Rediscovery of poly(ethylene glycol)s as a cryoprotectant for mesenchymal stem cells

Madhumita Patel, Jin Kyung Park, Byeongmoon Jeong

Research output: Contribution to journalArticlepeer-review

16 Scopus citations

Abstract

Background: A medium containing dimethyl sulfoxide (DMSO) (10% v/v) is most widely used for cell cryopreservation at –196 °C. However, residual DMSO consistently raises concerns because of its toxicity; thus, its complete removal process is required.

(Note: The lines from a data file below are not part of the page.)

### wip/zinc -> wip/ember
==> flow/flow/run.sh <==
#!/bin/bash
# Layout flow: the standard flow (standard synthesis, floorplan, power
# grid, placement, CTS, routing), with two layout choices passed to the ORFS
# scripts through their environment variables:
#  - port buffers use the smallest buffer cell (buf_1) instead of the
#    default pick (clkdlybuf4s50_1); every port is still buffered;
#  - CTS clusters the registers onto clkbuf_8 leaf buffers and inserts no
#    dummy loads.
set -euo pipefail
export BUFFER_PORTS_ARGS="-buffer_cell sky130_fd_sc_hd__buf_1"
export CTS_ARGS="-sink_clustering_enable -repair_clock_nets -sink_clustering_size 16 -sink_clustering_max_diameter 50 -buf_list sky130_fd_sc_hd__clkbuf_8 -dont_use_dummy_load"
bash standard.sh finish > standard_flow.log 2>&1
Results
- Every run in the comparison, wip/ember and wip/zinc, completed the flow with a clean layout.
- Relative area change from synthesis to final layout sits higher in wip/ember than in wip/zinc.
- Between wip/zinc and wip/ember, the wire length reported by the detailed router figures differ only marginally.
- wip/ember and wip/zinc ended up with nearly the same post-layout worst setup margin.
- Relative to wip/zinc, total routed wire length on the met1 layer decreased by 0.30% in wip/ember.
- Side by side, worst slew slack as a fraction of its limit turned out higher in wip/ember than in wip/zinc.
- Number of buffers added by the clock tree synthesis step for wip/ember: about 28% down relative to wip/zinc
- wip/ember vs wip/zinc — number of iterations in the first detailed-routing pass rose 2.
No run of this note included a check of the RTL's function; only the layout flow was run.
From an optimization exercise on the open Yosys and OpenROAD flow, aimed at small area and few clock cycles; shortcuts taken in it are not production practice.
Function was checked by simulation only, so behaviour that the tests miss may differ from the original.
Power and IR drop assume default switching activity.

==> inputs of run a <==
==> flow/design.v <==
module mb_crc_table (
    input  wire [15:0] crc,
    input  wire [7:0]  data,
    output reg  [15:0] nxt
);
    integer k;
    always @(*) begin
        nxt = crc ^ {8'h00, data};
        for (k = 0; k < 8; k = k + 1)
            nxt = nxt[0] ? ((nxt >> 1) ^ 16'hA001) : (nxt >> 1);
    end
endmodule
module modbus_engine (
    input  wire        clk,
    input  wire        rst,           
    input  wire        start,         
    input  wire [31:0] timeout,       
    input  wire [31:0] now,           
    output wire        busy,
    output reg         done,          
    output wire        ok,
    output reg  [2:0]  cause,
    input  wire        rx_valid,
    input  wire [7:0]  rx_data,
    output wire        rx_ready,
    output wire        tx_valid,
    output wire [7:0]  tx_data,
    input  wire        tx_ready,
    input  wire        host_we,
    input  wire [15:0] host_addr,
    input  wire [15:0] host_wdata,
    output wire [15:0] host_rdata
);
    localparam N = 50;
    localparam [2:0] C_OK      = 3'd0;
    localparam [2:0] C_TIMEOUT = 3'd1;
    localparam [2:0] C_CRC     = 3'd2;
    localparam [2:0] C_UNSUP   = 3'd3;
    localparam [2:0] C_PRECOND = 3'd5;
    localparam [1:0] F3  = 2'd0;
    localparam [1:0] F6  = 2'd1;
    localparam [1:0] F16 = 2'd2;
    localparam [1:0] FX  = 2'd3;
    localparam [1:0] P_H = 2'd0;        
    localparam [1:0] P_B = 2'd1;        
    localparam [1:0] P_D = 2'd2;        
    localparam [1:0] P_T = 2'd3;        
    reg         act;                    
    reg         txs;                    
    reg  [1:0]  ph;
    reg  [31:0] to_r;                   
    reg  [31:0] rem;                    
    reg         pn0;                    
    reg  [2:0]  cnt;                    
    reg  [6:0]  ri;                     
    reg  [15:0] crc;
    reg  [7:0]  h0;                     
    reg  [1:0]  ft;                     
    reg  [15:0] fstart;                 
    reg  [15:0] fcount;                 
    reg  [7:0]  hb;                     
    reg         bc_bad;                 
    reg  [15:0] bank_a [0:N-1];
    reg  [15:0] bank_b [0:N-1];
    reg  [N-1:0] sel;                   
    reg  [N-1:0] pv;                    
    wire f3  = (ft == F3);
    wire f6  = (ft == F6);
    wire f16 = (ft == F16);
    assign busy = act;
    assign ok   = (cause == C_OK);
    wire rxs = act & ~txs;
    wire        tick = now[0] ^ pn0;
    wire        rem0 = (rem == 32'd0);
    wire        rem1 = (rem == 32'd1);
    wire        expired = rem0 | (rem1 & tick);
    wire [31:0] rem_dec;
    mb_dec32 u_rdec (.a(rem), .y(rem_dec));
    assign rx_ready = rxs & ~expired;
    assign tx_valid = act & txs;
    wire rx_take = rx_valid & rx_ready;
    wire tx_take = tx_ready & tx_valid;
    wire take    = rx_take | tx_take;
    wire start_take = ~act & start;
    wire ph_h = (ph == P_H);
    wire ph_b = (ph == P_B);
    wire ph_d = (ph == P_D);
    wire ph_t = (ph == P_T);
    wire [6:0] ri_inc;
    mb_inc7 u_inc (.a(ri), .y(ri_inc));
    wire       c_zero  = (fcount[6:0] == 7'd0);
    wire       ri_end  = (ri_inc == fcount[6:0]);
    wire       hdr_end = txs ? (f3 ? cnt == 3'd2 : cnt == 3'd5) : (cnt == 3'd5);
    wire       wr_rx   = rx_take & ((ph_h & f6 & cnt == 3'd5) | (ph_d & cnt[0]));
    wire [15:0] raddr;
    mb_add16 u_add (.a(fstart), .b(ri), .y(raddr));
    wire [7:0] rown, coln;                
    mb_predec u_dec (.addr(act ? raddr : host_addr), .rown(rown), .coln(coln));
    wire [N-1:0] dsa, dsb, en_a, en_b, en_s, sel_d, pv_n;
    wire [16*N-1:0] fa, fb;
    genvar g;
    generate
        for (g = 0; g < N; g = g + 1) begin : g_flat
            assign fa[16*g +: 16] = bank_a[g];
            assign fb[16*g +: 16] = bank_b[g];
        end
    endgenerate
    wire [15:0] rdata;
    mb_rmux u_rmux (.dsa(dsa), .dsb(dsb), .a(fa), .b(fb), .rdata(rdata));
    assign host_rdata = rdata;
    wire        hw   = ~act & host_we;
    wire        we   = hw | wr_rx;
    wire [15:0] wbus = {16{~rst}} & (act ? {hb, rx_data} : host_wdata);
    wire [15:0] crc_nxt;
    mb_crc_table u_crc (
        .crc  (crc),
        .data (tx_data),
        .nxt  (crc_nxt)
    );
    wire rx_last = ph_t & cnt[0];
    wire good    = (crc_nxt == 16'h0000);
    wire commit  = rx_take & rx_last & good & ~(f16 & bc_bad) & ~(f3 & (fcount[15:7] != 9'd0));
    generate
        for (g = 0; g < N; g = g + 1) begin : g_store
            mb_regctl u_ctl (
                .rst(rst), .start(start_take), .rown(rown[g / 8]), .coln(coln[g % 8]),
                .sel(sel[g]), .pv(pv[g]),
                .we(we), .hw(hw), .wr_rx(wr_rx), .commit(commit),
                .dsa(dsa[g]), .dsb(dsb[g]), .en_a(en_a[g]), .en_b(en_b[g]),
                .en_s(en_s[g]), .sel_d(sel_d[g]), .pv_n(pv_n[g])
            );
            always @(posedge clk) begin
                if (en_a[g]) bank_a[g] <= wbus;
                if (en_b[g]) bank_b[g] <= wbus;
                if (en_s[g]) sel[g] <= sel_d[g];
                pv[g] <= pv_n[g];
            end
        end
    endgenerate
    wire        hdr = txs & ph_h;
    wire [11:0] bsel = {
        ~txs,                           
        txs & ph_t &  cnt[0],           
        txs & ph_t & ~cnt[0],           
        txs & ph_d &  cnt[0],           
        txs & ph_d & ~cnt[0],           
        hdr & cnt == 3'd5,              
        hdr & cnt == 3'd4,              
        hdr & cnt == 3'd3,              
        hdr & cnt == 3'd2 & ~f3,        
        hdr & cnt == 3'd2 &  f3,        
        hdr & cnt == 3'd1,              
        hdr & cnt == 3'd0               
    };
    mb_txmux u_txmux (
        .bsel(bsel), .f3(f3), .f6(f6), .f16(f16),
        .h0(h0), .fstart(fstart), .fcount(fcount), .crc(crc), .rdata(rdata),
        .rx_data(rx_data), .tx_data(tx_data)
    );
    always @(posedge clk)
        pn0 <= now[0];
    always @(posedge clk) begin
        if (rst) begin
            act   <= 1'b0;
            done  <= 1'b0;
            cause <= C_OK;
        end else begin
            done <= 1'b0;
            if (start_take) begin
                to_r <= timeout;
                rem  <= timeout;
                act  <= 1'b1;
                txs  <= 1'b0;
                ph   <= P_H;
                cnt  <= 3'd0;
                ri   <= 7'd0;
                crc  <= 16'hFFFF;
            end
            if (~start_take & tick & ~rem0)
                rem <= rem_dec;
            if (rxs & expired) begin
                done  <= 1'b1;
                cause <= C_TIMEOUT;
                act   <= 1'b0;
            end
            if (rx_take) begin
                hb  <= rx_data;
                if (ph_h) begin
                    case (cnt)
                        3'd0: h0 <= rx_data;
                        3'd1: ft <= (rx_data == 8'h03) ? F3 :
                                    (rx_data == 8'h06) ? F6 :
                                    (rx_data == 8'h10) ? F16 : FX;
                        3'd2: fstart[15:8] <= rx_data;
                        3'd3: fstart[7:0]  <= rx_data;
                        3'd4: fcount[15:8] <= rx_data;
                        default: fcount[7:0] <= rx_data;
                    endcase
                    if (cnt == 3'd5) begin
                        rem <= to_r;
                        if (ft == FX) begin
                            done  <= 1'b1;
                            cause <= C_UNSUP;
                            act   <= 1'b0;
                        end else if (f16 && {fcount[15:8], rx_data} > 16'd50) begin
                            done  <= 1'b1;
                            cause <= C_PRECOND;
                            act   <= 1'b0;
                        end
                    end
                end
                if (ph_b)
                    bc_bad <= (rx_data != {fcount[6:0], 1'b0});
                if (rx_last) begin
                    if (commit) begin
                        txs <= 1'b1;
                    end else begin
                        done  <= 1'b1;
                        cause <= (f16 & bc_bad) ? C_PRECOND :
                                 ~good          ? C_CRC : C_PRECOND;
                        act   <= 1'b0;
                    end
                end
            end
            if (take) begin
                cnt <= cnt + 3'd1;
                if (ph_t & cnt[0])
                    crc <= 16'hFFFF;
                else if (~(txs & ph_t))
                    crc <= crc_nxt;
                if (ph_d & cnt[0])
                    ri <= ri_inc;
                if (ph_h & hdr_end) begin
                    cnt <= 3'd0;
                    ph  <= (f16 & ~txs) ? P_B : (f3 & txs & ~c_zero) ? P_D : P_T;
                end
                if (ph_b) begin
                    cnt <= 3'd0;
                    ph  <= c_zero ? P_T : P_D;
                end
                if (ph_d & cnt[0] & ri_end) begin
                    cnt <= 3'd0;
                    ph  <= P_T;
                end
                if (ph_t & cnt[0]) begin
                    cnt <= 3'd0;
                    ri  <= 7'd0;
                    ph  <= P_H;
                end
            end
            if (tx_take & ph_t & cnt[0]) begin
                act   <= 1'b0;
                done  <= 1'b1;
                cause <= C_OK;
            end
        end
    end
endmodule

Method: As biocompatible polymers approved by the Food and Drug Administration for various biomedical applications for humans, poly(ethylene glycol)s (PEGs) with various molecular weights (400, 600, 1 K, 1.5 K, 5 K, 10 K, and 20 K Da) were studied as a cryoprotectant of mesenchymal stem cells (MSCs). Considering the cell permeability difference of PEGs depending on their molecular weight, the cells were preincubated for 0 h (no incubation), 2 h, and 4 h at 37 °C in the presence of PEGs at 10 wt.% before cryopreservation at –196 °C for 7 days. Then, cell recovery was assayed. Results: We found that low molecular weight PEGs (400 and 600 Da) exhibit excellent cryoprotecting properties by 2 h preincubation, whereas intermediate molecular weight PEGs (1 K, 1.5 K, and 5 K Da) exhibit their cryoprotecting properties without preincubation. High molecular weight PEGs (10 K and 20 K Da) were ineffective as cryoprotectants for MSCs. Studies on ice recrystallization inhibition (IRI), ice nucleation inhibition (INI), membrane stabilization, and intracellular transport of PEGs suggest that low molecular weight PEGs (400 and 600 Da) exhibit excellent intracellular transport properties, and thus the internalized PEGs during preincubation contribute to the cryoprotection. Intermediate molecular weight PEGs (1 K, 1.5 K, and 5 K Da) worked by extracellular PEGs through IRI, INI, as well as partly internalized PEGs. High molecular weight PEGs (10 K and 20 K Da) killed the cells during preincubation and were ineffective as cryoprotectants. Conclusions: PEGs can be used as cryoprotectants. However, the detailed procedures, including preincubation, should consider the effect of the molecular weight of PEGs. The recovered cells well proliferated and underwent osteo/chondro/adipogenic differentiation similar to the MSCs recovered from the traditional DMSO 10% system. Graphical Abstract: [Figure not available: see fulltext.].

Original languageEnglish
Article number17
JournalBiomaterials Research
Volume27
Issue number1
DOIs
StatePublished - Dec 2023

Bibliographical note

Funding Information:
The authors acknowledge the support from the National Research Foundation (NRF) of Korea and Ewha Womans University.

Funding Information:
This research was supported by the National Research Foundation (NRF) of Korea grant funded by the Korea government (MSIP) (Grant number: 2022M3C1C3094938, 2020R1A2C2007101, 2017R1A5A1015365). The paper (Madhumita Patel) was supported by the RP-Grant 2021 of Ewha Womans University.

Publisher Copyright:
© 2023, The Author(s).

Keywords

  • Cryoprotection
  • Ice recrystallization
  • Molecular weight
  • Permeability
  • Poly(ethylene glycol)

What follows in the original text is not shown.